** Data section follows **
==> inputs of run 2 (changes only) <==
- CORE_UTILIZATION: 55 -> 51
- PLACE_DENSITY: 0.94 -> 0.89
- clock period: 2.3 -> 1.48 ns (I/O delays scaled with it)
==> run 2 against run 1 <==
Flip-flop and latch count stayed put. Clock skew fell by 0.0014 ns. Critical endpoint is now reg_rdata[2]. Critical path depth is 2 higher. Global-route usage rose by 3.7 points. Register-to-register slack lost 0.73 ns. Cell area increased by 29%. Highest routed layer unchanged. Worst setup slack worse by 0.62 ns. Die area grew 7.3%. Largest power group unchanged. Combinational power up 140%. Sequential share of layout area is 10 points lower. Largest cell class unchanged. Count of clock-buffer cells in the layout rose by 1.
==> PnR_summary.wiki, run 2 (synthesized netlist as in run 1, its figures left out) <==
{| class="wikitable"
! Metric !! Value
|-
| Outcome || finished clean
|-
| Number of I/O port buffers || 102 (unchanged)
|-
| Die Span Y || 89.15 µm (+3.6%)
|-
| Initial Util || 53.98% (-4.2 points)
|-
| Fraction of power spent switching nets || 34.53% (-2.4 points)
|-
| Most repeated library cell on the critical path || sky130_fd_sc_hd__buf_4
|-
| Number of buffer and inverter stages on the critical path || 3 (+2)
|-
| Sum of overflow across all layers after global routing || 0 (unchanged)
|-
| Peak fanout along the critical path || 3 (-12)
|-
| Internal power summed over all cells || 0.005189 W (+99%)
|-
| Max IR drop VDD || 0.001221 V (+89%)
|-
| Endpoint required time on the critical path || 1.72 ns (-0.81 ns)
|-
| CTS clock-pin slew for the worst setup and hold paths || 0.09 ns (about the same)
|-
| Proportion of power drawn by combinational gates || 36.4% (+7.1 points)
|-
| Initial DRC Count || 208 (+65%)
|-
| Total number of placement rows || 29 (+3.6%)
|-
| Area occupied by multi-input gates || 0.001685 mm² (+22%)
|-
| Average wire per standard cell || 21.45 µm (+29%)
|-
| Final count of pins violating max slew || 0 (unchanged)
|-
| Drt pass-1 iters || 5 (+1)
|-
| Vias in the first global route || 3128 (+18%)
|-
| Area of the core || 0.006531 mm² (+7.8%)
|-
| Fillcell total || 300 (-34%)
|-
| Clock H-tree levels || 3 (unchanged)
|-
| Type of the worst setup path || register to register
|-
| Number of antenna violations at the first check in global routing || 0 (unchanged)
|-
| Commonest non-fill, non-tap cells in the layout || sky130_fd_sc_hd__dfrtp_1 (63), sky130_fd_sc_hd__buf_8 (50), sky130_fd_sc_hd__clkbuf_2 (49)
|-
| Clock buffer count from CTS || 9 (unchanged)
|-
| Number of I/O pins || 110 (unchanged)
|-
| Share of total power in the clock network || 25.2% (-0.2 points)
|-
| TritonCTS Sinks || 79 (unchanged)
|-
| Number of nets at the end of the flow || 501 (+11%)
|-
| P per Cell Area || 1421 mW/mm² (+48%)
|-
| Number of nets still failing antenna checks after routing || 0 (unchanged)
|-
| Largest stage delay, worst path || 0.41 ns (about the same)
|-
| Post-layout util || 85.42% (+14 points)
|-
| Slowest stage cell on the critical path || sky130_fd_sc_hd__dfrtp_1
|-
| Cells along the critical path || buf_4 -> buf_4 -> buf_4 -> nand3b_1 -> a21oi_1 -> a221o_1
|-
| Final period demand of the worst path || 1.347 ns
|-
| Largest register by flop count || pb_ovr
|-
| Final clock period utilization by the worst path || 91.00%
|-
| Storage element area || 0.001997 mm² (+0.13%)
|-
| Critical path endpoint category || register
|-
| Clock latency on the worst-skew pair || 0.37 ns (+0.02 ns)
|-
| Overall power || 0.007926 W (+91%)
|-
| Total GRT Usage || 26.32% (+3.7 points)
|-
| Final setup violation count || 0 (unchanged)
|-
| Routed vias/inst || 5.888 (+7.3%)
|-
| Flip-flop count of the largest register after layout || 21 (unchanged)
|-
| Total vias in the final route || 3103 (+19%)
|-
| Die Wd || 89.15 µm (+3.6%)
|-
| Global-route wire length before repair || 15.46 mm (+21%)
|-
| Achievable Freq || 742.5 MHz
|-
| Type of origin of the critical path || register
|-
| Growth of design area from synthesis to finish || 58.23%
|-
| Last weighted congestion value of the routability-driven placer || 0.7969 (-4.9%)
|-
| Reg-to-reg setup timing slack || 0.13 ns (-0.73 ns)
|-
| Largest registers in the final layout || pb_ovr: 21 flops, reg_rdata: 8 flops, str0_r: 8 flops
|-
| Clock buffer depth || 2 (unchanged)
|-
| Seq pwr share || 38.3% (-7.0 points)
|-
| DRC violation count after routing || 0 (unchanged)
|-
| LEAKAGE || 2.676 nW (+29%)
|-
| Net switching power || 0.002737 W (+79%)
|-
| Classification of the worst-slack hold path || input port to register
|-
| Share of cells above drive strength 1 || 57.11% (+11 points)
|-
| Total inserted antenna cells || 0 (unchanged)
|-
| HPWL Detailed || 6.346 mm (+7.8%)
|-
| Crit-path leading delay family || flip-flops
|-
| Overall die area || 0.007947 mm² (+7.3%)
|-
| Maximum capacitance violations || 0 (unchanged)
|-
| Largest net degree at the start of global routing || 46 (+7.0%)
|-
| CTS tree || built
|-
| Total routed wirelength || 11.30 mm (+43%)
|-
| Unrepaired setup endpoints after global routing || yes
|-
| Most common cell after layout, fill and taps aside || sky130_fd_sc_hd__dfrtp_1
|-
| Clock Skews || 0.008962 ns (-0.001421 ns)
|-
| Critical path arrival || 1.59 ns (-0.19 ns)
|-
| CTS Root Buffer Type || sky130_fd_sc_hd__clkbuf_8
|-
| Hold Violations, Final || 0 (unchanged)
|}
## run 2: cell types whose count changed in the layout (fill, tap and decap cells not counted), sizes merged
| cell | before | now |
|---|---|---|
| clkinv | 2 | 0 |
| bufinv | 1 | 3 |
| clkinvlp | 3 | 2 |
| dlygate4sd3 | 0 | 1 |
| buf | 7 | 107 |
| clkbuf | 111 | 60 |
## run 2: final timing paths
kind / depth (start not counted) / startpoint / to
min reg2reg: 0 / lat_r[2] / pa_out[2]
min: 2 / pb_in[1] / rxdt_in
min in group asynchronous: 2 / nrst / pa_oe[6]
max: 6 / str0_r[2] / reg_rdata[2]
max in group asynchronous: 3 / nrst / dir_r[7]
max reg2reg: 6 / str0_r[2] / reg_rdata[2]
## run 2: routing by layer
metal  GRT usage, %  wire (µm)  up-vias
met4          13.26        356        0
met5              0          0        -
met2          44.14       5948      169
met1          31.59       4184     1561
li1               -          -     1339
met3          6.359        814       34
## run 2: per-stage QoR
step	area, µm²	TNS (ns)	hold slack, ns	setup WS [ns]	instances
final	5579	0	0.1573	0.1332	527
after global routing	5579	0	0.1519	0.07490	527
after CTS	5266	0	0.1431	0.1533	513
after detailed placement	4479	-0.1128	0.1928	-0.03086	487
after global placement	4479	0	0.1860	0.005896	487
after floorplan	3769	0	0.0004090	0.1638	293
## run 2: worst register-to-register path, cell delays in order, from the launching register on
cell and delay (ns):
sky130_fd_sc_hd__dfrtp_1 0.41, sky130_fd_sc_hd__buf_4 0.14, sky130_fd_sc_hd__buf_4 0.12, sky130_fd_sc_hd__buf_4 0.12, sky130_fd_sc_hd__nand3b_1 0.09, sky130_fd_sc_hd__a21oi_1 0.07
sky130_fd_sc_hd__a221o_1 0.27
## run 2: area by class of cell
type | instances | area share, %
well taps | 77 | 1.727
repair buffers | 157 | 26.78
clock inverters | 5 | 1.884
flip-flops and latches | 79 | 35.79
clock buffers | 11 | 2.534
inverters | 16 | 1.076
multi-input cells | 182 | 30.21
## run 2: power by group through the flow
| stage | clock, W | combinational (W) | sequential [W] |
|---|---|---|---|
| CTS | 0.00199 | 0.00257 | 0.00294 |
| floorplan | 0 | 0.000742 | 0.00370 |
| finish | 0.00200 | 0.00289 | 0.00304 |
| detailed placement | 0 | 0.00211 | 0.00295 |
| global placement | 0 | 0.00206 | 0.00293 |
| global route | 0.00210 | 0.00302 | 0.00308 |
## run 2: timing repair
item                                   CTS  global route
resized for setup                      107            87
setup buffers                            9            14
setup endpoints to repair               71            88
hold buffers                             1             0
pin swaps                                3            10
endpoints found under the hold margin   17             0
** End of Data section **
■ What is required:
Starting at the line that has "dlygate4sd3 | 0 | 1 |" and ending at the line that has "max: 6 / str0_r[2] / reg_rdata[2]", please write out the lines above exactly, leaving out all others.

■ Response to this task:
| dlygate4sd3 | 0 | 1 |
| buf | 7 | 107 |
| clkbuf | 111 | 60 |
## run 2: final timing paths
kind / depth (start not counted) / startpoint / to
min reg2reg: 0 / lat_r[2] / pa_out[2]
min: 2 / pb_in[1] / rxdt_in
min in group asynchronous: 2 / nrst / pa_oe[6]
max: 6 / str0_r[2] / reg_rdata[2]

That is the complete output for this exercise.